→ TASK OBJECTIVE:
Copy word for word, please, the lines of the entries below running from the one containing "max_cap_viol_count = 2" to the one containing "hold_class = flop to flop", both ends included.

→ TASK INPUTS:

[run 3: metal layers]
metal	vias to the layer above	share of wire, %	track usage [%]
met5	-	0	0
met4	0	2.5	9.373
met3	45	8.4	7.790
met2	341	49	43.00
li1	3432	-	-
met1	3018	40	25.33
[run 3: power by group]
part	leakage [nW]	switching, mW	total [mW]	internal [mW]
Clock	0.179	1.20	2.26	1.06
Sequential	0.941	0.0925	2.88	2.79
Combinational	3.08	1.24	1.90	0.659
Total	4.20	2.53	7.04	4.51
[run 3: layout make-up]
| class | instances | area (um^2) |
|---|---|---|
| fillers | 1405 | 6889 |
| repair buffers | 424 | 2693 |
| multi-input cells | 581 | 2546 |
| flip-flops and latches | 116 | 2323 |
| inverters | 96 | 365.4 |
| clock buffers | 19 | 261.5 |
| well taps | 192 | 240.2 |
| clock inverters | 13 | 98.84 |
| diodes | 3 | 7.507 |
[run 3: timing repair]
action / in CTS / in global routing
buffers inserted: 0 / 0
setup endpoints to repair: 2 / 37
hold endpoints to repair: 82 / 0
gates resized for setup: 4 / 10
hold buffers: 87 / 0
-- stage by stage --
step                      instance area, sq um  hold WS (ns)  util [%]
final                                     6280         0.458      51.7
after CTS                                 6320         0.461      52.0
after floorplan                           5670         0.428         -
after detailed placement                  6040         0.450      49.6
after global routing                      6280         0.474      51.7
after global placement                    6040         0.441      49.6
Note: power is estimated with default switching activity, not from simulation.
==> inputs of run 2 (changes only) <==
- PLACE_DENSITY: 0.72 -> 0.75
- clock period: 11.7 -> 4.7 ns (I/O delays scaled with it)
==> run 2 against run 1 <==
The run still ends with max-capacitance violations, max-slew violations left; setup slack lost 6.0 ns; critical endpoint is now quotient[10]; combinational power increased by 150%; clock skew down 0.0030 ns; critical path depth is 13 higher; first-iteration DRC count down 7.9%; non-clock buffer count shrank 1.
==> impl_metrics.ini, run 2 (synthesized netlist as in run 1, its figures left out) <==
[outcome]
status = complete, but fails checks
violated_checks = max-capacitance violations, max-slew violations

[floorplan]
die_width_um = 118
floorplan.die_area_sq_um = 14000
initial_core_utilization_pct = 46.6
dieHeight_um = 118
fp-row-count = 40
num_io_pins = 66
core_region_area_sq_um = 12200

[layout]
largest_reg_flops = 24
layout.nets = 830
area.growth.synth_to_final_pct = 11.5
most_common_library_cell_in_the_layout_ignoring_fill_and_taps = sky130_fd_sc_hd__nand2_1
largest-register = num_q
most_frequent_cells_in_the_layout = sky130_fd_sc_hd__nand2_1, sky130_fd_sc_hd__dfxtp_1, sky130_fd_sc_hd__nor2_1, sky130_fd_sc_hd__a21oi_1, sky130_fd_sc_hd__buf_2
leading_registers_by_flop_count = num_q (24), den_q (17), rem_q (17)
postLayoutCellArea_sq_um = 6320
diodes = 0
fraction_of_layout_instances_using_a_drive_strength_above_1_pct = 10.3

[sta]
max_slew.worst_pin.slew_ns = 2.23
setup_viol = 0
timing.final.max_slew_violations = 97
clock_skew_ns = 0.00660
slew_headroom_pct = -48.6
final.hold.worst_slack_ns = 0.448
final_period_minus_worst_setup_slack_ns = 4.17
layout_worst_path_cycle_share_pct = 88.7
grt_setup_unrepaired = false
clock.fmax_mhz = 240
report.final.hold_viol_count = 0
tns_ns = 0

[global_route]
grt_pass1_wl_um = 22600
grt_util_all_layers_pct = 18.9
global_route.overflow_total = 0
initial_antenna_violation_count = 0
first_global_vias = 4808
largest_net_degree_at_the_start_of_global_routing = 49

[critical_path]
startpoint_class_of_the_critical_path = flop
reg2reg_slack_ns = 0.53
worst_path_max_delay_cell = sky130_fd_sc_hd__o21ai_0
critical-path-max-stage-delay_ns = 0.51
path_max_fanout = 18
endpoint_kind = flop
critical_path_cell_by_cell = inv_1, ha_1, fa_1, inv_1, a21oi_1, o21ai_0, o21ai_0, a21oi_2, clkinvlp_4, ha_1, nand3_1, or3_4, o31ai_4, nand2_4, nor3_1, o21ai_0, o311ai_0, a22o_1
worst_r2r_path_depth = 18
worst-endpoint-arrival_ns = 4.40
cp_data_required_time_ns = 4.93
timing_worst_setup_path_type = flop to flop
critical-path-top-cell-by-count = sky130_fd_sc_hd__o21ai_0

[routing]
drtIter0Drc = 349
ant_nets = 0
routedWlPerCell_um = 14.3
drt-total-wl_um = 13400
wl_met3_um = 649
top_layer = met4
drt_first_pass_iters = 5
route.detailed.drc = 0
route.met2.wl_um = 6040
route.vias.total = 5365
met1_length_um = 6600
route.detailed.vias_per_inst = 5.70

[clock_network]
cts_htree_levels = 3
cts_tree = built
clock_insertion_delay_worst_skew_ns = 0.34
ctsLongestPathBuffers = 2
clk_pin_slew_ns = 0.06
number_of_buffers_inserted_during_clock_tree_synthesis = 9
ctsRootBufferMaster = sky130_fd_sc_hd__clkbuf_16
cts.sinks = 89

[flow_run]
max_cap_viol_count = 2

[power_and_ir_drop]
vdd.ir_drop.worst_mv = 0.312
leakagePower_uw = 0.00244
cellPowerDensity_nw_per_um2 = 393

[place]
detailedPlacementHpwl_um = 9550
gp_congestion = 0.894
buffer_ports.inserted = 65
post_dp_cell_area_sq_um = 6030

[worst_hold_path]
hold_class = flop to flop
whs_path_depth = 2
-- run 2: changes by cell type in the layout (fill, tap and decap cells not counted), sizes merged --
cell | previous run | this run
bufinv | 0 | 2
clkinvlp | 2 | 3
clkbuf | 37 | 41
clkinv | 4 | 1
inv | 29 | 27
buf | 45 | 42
[config.mk]
export PLATFORM = sky130hd
export DESIGN_NAME = lift_scheduler
export DESIGN_NICKNAME = d
export VERILOG_FILES = /design/src/rtl/lift_pkg.sv /design/src/rtl/andar_filtro.sv /design/src/rtl/lift_scheduler.sv
export SDC_FILE = /design/constraint.sdc
export NUM_CORES = 1
export LEC_CHECK = 0
export ABC_AREA = 1
export BUFFER_PORTS_ARGS = -buffer_cell sky130_fd_sc_hd__buf_2
export CAP_MARGIN = 20
export CORE_UTILIZATION = 40
export DETAILED_ROUTE_END_ITERATION = 16
export PLACE_DENSITY_LB_ADDON = 0.08
export SYNTH_ARGS = -nofsm -noshare
export SYNTH_HDL_FRONTEND = slang
export SYNTH_SLANG_ARGS = --single-unit
[constraint.sdc]
create_clock -name clock -period 2.1 [get_ports clock]
set_input_delay 0.315 -clock clock [delete_from_list [all_inputs] [get_ports clock]]
set_output_delay 0.315 -clock clock [all_outputs]
set_load 0.05 [all_outputs]
[src/rtl/lift_pkg.sv]
// lift_pkg: shared types, constants and floor-mask helpers for the lift scheduler.
// S_ESTOP exists only when LIFT_ESTOP_EN is defined.
package lift_pkg;
  localparam int N_FLOORS = 4;
  localparam int ANDAR_W = 2;
  localparam logic DIR_UP = 1'b1;
  localparam logic DIR_DOWN = 1'b0;
  typedef enum logic [2:0] {
    S_IDLE  = 3'd0,
    S_UP    = 3'd1,
    S_DOWN  = 3'd2,
    S_STOP  = 3'd3,
    S_OPEN  = 3'd4,
`ifdef LIFT_ESTOP_EN
    S_CLOSE = 3'd5,
    S_ESTOP = 3'd6
`else
    S_CLOSE = 3'd5
`endif
  } state_t;
  function automatic logic [N_FLOORS-1:0] mask_above(input logic [ANDAR_W-1:0] f);
    logic [N_FLOORS-1:0] one;
    one = N_FLOORS'(1);
    return ~(((one << f) << 1) - one);
  endfunction
  function automatic logic [N_FLOORS-1:0] mask_below(input logic [ANDAR_W-1:0] f);
    logic [N_FLOORS-1:0] one;
    one = N_FLOORS'(1);
    return (one << f) - one;
  endfunction
endpackage

[src/rtl/andar_filtro.sv]
// andar_filtro: confirms a floor only after STABLE_CYCLES consecutive identical valid samples.
module andar_filtro
  import lift_pkg::*;
#(
  parameter int STABLE_CYCLES = 3
) (
  input  logic               clock,
  input  logic               reset,
  input  logic [ANDAR_W-1:0] andar,
  input  logic               andar_valido,
  output logic [ANDAR_W-1:0] andar_atual
);
  logic [ANDAR_W-1:0] r_cand, w_cand;
  logic [3:0] r_cnt, w_cnt;
  always_comb begin
    w_cand = andar_valido ? andar : r_cand;
    w_cnt = !andar_valido ? r_cnt : (andar != r_cand) ? 4'd1 :
            (r_cnt < 4'(STABLE_CYCLES)) ? r_cnt + 4'd1 : r_cnt;
  end
  always_ff @(posedge clock) begin
    if (!reset) begin
      r_cand <= '0;
      r_cnt <= '0;
      andar_atual <= '0;
    end else begin
      r_cand <= w_cand;
      r_cnt <= w_cnt;
      if (andar_valido && w_cnt == 4'(STABLE_CYCLES)) andar_atual <= w_cand;
    end
  end
endmodule

[src/rtl/lift_scheduler.sv]
// lift_scheduler: SCAN call scheduler driving motor and door with filtered floor input.
// Defining LIFT_ESTOP_EN adds the emergencia input and the ESTOP state.
module lift_scheduler
  import lift_pkg::*;
#(
  parameter int STABLE_CYCLES = 3,
  parameter int DOOR_CYCLES = 50,
  parameter int CLOSE_CYCLES = 10
) (
  input  logic                clock,
  input  logic                reset,
`ifdef LIFT_ESTOP_EN
  input  logic                emergencia,
`endif
  input  logic [N_FLOORS-1:0] chamada,
  input  logic [ANDAR_W-1:0]  andar,
  input  logic                andar_valido,
  output logic                sobe,
  output logic                desce,
  output logic                porta_aberta,
  output logic [ANDAR_W-1:0]  andar_atual,
  output logic [N_FLOORS-1:0] pendentes,
  output logic [2:0]          estado_db
);
  localparam logic [ANDAR_W-1:0] TOP_FLOOR = ANDAR_W'(N_FLOORS - 1);
  state_t r_state, w_next;
  logic [7:0] r_tmr;
  logic r_dir;
  logic [ANDAR_W-1:0] r_prev;
  logic w_here, w_above, w_below, w_chg, w_tmr_one, w_clr;
  logic [N_FLOORS-1:0] w_open_clr;
  andar_filtro #(.STABLE_CYCLES(STABLE_CYCLES)) u_filtro (
    .clock(clock),
    .reset(reset),
    .andar(andar),
    .andar_valido(andar_valido),
    .andar_atual(andar_atual)
  );
  assign w_here = pendentes[andar_atual];
  assign w_above = |(pendentes & mask_above(andar_atual));
  assign w_below = |(pendentes & mask_below(andar_atual));
  assign w_chg = andar_atual != r_prev;
  assign w_tmr_one = r_tmr == 8'd1;
  assign w_open_clr = (r_state == S_OPEN) ? (N_FLOORS'(1) << andar_atual) : '0;
  assign estado_db = r_state;
`ifdef LIFT_ESTOP_EN
  assign w_clr = emergencia || r_state == S_ESTOP;
`else
  assign w_clr = 1'b0;
`endif
  always_comb begin
    w_next = r_state;
    case (r_state)
      S_IDLE:  w_next = w_here ? S_OPEN : (w_above && w_below) ? (r_dir == DIR_UP ? S_UP : S_DOWN) :
                        w_above ? S_UP : w_below ? S_DOWN : S_IDLE;
      S_UP:    w_next = (andar_atual == TOP_FLOOR || (w_chg && (w_here || !w_above))) ? S_STOP : S_UP;
      S_DOWN:  w_next = (andar_atual == '0 || (w_chg && (w_here || !w_below))) ? S_STOP : S_DOWN;
      S_STOP:  w_next = S_OPEN;
      // A call for the current floor holds the door even on its last cycle
      S_OPEN:  w_next = (w_tmr_one && !chamada[andar_atual]) ? S_CLOSE : S_OPEN;
      S_CLOSE: w_next = w_tmr_one ? S_IDLE : S_CLOSE;
`ifdef LIFT_ESTOP_EN
      S_ESTOP: w_next = emergencia ? S_ESTOP : S_CLOSE;
`endif
      default: w_next = S_IDLE;
    endcase
`ifdef LIFT_ESTOP_EN
    if (emergencia) w_next = S_ESTOP;
`endif
  end
  always_ff @(posedge clock) begin
    if (!reset) begin
      r_state <= S_IDLE;
      r_tmr <= '0;
      r_dir <= DIR_UP;
      r_prev <= '0;
      pendentes <= '0;
      sobe <= 1'b0;
      desce <= 1'b0;
      porta_aberta <= 1'b0;
    end else begin
      r_state <= w_next;
      r_prev <= andar_atual;
      sobe <= w_next == S_UP;
      desce <= w_next == S_DOWN;
      porta_aberta <= w_next == S_OPEN;
      r_dir <= (w_next == S_UP) ? DIR_UP : (w_next == S_DOWN) ? DIR_DOWN : r_dir;
      r_tmr <= (w_next == S_OPEN && (r_state != S_OPEN || chamada[andar_atual])) ? 8'(DOOR_CYCLES) :
               (w_next == S_CLOSE && r_state != S_CLOSE) ? 8'(CLOSE_CYCLES) :
               (r_tmr != 8'd0) ? r_tmr - 8'd1 : 8'd0;
      pendentes <= w_clr ? '0 : (pendentes | chamada) & ~w_open_clr;
    end
  end
endmodule

==> results of run 1 <==
==> layout make-up <==
type | count | area share
repair buffers | 22 | 0.06755
well taps | 46 | 0.03377
inverters | 20 | 0.04552
flip-flops and latches | 29 | 0.3407
clock inverters | 3 | 0.01028
multi-input cells | 150 | 0.4618
clock buffers | 5 | 0.04038
==> power breakdown <==
part | total [mW] | switching [mW] | leakage (nW) | internal [mW]
Clock | 0.450 | 0.222 | 0.0439 | 0.228
Combinational | 0.909 | 0.593 | 0.559 | 0.316
Sequential | 0.750 | 0.0924 | 0.239 | 0.658
Total | 2.11 | 0.908 | 0.841 | 1.20
==> cells in the final DEF, fill, tap and decap left out, drive strengths merged <==
cell type,count
a21oi,6
a31oi,3
and3,1
buf,22
clkbuf,5
clkinv,2
clkinvlp,1
dfxtp,29
ha,4
inv,20
mux2i,2
nand2,50
nand3,16
nand4,2
nor2,43
nor3,5
o21ai,5
o221ai,2
xnor2,8
xor2,3
==> metrics by stage <==
| stage | utilization | setup WS [ps] | area [um^2] | total power, mW | cells |
|---|---|---|---|---|---|
| floorplan | - | 323.5 | 1475 | 1.496 | 203 |
| global placement | 0.4700 | 502.8 | 1618 | 1.671 | 267 |
| detailed placement | 0.4700 | 417.6 | 1618 | 1.674 | 267 |
| CTS | 0.4951 | 409.4 | 1704 | 2.130 | 275 |
| global route | 0.4951 | 250.4 | 1704 | 2.280 | 275 |
| finish | 0.4951 | 420.2 | 1704 | 2.110 | 275 |
==> tightest hold or removal path: stages <==
cell and delay (ps):
sky130_fd_sc_hd__buf_2 90, sky130_fd_sc_hd__o221ai_1 100, sky130_fd_sc_hd__inv_1 60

→ TASK OUTPUT:
max_cap_viol_count = 2

[power_and_ir_drop]
vdd.ir_drop.worst_mv = 0.312
leakagePower_uw = 0.00244
cellPowerDensity_nw_per_um2 = 393

[place]
detailedPlacementHpwl_um = 9550
gp_congestion = 0.894
buffer_ports.inserted = 65
post_dp_cell_area_sq_um = 6030

[worst_hold_path]
hold_class = flop to flop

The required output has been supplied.